Write out exactly the lines of the entries below, from the first through the line containing "export LEC_CHECK = 0", and nothing beyond them.
------ Data supplied
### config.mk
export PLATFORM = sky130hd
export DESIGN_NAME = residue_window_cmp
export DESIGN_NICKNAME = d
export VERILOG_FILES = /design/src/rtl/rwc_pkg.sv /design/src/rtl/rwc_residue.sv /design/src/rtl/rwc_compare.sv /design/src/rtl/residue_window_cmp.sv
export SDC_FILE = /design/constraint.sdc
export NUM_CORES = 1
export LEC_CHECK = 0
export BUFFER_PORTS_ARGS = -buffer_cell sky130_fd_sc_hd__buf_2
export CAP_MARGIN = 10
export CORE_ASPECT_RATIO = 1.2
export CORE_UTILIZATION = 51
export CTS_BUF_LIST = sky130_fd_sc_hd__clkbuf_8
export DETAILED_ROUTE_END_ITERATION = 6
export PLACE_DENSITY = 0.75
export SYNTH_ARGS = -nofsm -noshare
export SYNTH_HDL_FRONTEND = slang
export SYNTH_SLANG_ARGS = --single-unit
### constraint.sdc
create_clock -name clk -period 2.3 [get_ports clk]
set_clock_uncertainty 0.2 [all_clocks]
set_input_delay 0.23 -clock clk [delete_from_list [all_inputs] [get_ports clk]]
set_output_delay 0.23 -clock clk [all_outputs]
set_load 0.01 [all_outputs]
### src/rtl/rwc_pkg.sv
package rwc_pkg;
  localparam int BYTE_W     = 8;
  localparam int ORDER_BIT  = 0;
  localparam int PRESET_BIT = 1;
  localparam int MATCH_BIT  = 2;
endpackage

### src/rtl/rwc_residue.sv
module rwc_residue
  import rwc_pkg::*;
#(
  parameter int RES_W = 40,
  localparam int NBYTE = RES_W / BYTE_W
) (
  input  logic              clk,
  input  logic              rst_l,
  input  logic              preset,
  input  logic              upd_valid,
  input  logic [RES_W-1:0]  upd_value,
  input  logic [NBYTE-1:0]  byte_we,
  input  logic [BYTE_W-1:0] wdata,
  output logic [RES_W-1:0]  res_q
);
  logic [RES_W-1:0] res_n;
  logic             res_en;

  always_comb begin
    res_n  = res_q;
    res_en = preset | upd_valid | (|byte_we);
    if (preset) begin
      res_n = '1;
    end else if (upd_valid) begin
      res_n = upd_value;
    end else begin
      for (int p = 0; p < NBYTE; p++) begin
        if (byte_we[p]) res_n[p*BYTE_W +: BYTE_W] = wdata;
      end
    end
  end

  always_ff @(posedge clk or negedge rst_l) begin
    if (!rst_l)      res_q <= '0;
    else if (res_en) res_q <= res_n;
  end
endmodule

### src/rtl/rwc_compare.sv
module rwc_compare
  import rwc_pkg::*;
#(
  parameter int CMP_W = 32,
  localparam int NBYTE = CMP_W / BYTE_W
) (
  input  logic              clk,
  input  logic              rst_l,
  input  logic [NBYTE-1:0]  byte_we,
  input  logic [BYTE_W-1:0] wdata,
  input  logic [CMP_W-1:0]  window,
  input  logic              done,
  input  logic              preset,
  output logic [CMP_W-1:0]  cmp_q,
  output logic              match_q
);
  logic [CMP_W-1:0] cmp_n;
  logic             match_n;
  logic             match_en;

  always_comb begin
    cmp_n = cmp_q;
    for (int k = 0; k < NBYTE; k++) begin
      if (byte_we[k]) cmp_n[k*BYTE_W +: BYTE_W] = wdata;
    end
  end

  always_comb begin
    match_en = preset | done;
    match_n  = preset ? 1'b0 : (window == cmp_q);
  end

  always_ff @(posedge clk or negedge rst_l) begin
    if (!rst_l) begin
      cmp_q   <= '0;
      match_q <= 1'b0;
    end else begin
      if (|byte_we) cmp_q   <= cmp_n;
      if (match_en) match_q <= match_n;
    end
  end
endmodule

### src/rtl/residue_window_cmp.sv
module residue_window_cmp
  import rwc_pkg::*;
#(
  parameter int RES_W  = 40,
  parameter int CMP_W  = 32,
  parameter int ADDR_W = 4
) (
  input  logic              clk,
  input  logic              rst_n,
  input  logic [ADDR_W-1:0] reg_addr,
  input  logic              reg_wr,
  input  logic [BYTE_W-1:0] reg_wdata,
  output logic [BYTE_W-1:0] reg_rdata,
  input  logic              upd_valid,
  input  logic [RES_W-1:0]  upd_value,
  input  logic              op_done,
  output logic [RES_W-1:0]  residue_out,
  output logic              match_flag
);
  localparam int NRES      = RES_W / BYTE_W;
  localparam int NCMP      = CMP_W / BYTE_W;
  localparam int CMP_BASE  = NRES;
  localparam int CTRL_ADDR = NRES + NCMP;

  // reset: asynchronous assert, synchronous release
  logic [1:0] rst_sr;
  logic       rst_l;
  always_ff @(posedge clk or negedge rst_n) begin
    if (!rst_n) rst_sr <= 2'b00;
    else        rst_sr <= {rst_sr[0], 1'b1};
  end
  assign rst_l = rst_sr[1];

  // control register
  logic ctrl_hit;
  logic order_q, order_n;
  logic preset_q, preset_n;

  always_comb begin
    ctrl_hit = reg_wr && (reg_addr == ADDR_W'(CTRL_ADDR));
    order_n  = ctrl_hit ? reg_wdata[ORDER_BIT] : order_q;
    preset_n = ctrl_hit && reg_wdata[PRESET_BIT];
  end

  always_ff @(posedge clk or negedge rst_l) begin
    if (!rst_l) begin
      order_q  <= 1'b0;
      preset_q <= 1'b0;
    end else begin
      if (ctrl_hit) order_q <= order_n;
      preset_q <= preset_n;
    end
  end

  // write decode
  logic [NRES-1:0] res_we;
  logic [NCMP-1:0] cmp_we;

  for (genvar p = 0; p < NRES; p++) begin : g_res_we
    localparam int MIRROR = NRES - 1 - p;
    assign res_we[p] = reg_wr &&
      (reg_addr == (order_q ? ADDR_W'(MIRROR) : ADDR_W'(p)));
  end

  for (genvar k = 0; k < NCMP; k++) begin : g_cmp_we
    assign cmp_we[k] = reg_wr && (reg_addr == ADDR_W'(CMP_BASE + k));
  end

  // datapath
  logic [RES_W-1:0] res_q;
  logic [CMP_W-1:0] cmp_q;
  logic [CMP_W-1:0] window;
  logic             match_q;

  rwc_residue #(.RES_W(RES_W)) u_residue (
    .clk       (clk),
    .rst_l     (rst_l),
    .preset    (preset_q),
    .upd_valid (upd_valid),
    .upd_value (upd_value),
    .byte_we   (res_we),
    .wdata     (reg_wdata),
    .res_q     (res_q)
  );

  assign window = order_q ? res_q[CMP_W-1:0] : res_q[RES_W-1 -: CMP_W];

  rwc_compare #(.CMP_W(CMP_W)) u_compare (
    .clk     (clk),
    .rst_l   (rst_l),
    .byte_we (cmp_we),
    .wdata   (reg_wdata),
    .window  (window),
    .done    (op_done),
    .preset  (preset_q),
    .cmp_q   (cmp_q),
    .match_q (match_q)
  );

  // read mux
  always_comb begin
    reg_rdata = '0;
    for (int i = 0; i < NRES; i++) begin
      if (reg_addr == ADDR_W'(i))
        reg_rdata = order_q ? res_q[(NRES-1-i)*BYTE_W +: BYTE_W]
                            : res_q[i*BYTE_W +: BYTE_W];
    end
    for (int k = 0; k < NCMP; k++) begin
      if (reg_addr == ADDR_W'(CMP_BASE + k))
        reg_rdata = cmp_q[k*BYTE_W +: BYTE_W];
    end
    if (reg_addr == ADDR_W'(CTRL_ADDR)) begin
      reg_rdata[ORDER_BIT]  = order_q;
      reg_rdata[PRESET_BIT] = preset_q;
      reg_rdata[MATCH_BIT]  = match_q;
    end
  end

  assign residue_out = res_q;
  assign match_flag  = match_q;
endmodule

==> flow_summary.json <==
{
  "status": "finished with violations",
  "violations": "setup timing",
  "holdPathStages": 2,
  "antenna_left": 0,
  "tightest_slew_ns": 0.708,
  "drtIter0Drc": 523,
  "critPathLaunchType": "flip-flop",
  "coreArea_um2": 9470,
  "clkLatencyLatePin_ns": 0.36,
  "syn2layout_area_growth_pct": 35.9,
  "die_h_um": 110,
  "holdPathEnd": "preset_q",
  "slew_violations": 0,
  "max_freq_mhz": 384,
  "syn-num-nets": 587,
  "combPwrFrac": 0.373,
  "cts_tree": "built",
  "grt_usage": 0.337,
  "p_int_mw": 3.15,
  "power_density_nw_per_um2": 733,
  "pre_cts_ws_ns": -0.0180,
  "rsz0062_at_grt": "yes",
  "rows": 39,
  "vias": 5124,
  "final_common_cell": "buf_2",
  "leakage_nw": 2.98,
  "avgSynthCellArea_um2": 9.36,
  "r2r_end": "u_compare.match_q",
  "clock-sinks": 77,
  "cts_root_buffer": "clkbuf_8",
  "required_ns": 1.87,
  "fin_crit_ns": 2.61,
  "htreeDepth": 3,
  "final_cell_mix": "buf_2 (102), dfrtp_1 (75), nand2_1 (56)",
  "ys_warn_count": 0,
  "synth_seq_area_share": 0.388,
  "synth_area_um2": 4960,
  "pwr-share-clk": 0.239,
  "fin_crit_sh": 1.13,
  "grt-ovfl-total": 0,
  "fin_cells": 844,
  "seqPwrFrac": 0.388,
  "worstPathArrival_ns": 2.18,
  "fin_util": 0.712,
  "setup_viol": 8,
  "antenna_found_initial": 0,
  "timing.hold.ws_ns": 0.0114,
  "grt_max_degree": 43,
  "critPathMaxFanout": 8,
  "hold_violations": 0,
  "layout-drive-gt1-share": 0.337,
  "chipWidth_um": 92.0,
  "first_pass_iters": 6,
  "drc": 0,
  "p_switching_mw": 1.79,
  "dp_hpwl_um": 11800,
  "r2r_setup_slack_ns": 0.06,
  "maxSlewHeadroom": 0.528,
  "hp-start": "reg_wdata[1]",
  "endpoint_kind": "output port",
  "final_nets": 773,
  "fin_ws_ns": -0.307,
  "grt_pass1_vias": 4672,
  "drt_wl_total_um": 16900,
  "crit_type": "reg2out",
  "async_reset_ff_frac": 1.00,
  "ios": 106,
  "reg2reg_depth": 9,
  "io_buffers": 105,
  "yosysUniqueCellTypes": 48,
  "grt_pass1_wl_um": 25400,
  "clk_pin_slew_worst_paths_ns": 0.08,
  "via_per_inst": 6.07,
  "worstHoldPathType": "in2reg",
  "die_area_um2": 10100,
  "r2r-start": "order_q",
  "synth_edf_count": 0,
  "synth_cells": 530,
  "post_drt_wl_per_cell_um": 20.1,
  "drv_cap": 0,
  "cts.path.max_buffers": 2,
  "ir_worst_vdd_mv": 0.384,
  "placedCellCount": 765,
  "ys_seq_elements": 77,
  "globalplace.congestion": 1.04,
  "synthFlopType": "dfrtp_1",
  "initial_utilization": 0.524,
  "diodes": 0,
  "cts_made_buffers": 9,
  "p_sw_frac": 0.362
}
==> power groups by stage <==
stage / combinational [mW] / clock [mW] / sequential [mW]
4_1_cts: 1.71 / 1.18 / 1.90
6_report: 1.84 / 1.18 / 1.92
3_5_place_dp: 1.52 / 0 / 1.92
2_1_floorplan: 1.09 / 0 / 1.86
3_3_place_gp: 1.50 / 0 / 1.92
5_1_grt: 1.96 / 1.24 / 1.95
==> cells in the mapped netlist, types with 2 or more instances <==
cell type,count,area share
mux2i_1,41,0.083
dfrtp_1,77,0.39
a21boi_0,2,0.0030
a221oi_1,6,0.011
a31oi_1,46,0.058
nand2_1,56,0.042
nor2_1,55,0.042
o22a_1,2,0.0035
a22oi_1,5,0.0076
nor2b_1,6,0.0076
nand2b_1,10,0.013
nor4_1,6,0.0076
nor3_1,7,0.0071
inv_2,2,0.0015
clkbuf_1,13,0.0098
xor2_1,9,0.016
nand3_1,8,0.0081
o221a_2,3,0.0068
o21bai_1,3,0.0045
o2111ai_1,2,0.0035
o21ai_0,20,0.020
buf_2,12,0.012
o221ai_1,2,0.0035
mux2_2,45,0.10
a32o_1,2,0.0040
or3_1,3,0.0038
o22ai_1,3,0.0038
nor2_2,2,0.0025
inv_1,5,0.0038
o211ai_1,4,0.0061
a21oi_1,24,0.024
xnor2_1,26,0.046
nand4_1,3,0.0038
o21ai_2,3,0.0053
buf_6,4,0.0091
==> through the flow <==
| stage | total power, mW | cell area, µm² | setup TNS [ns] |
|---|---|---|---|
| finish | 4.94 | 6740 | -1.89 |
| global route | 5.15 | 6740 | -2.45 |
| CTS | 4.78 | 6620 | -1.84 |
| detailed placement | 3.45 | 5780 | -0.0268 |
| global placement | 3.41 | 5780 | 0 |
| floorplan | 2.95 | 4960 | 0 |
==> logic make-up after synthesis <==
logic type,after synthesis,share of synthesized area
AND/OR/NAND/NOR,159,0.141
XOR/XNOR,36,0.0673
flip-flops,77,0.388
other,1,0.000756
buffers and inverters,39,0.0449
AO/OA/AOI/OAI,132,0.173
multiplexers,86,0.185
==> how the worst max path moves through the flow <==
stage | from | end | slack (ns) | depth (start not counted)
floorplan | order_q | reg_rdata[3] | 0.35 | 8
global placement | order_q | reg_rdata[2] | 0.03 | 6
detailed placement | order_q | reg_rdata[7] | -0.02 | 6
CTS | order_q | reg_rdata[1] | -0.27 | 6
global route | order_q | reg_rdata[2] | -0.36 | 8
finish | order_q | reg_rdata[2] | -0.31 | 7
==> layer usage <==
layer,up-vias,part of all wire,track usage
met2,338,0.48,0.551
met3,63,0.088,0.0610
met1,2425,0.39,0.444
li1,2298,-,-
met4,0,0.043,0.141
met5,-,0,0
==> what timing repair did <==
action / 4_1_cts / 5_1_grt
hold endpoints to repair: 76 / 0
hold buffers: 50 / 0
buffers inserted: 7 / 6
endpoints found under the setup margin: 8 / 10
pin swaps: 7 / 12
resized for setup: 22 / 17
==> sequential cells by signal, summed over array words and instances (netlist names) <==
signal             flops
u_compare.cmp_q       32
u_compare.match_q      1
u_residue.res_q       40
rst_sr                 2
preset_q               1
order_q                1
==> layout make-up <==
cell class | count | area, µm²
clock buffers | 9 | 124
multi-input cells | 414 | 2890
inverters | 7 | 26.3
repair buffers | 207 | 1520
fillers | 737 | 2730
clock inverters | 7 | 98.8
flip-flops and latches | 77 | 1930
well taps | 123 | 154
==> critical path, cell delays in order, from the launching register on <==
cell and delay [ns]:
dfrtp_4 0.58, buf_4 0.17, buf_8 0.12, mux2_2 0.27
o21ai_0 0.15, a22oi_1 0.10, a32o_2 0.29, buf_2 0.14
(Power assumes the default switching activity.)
------------
Expected answer:
### config.mk
export PLATFORM = sky130hd
export DESIGN_NAME = residue_window_cmp
export DESIGN_NICKNAME = d
export VERILOG_FILES = /design/src/rtl/rwc_pkg.sv /design/src/rtl/rwc_residue.sv /design/src/rtl/rwc_compare.sv /design/src/rtl/residue_window_cmp.sv
export SDC_FILE = /design/constraint.sdc
export NUM_CORES = 1
export LEC_CHECK = 0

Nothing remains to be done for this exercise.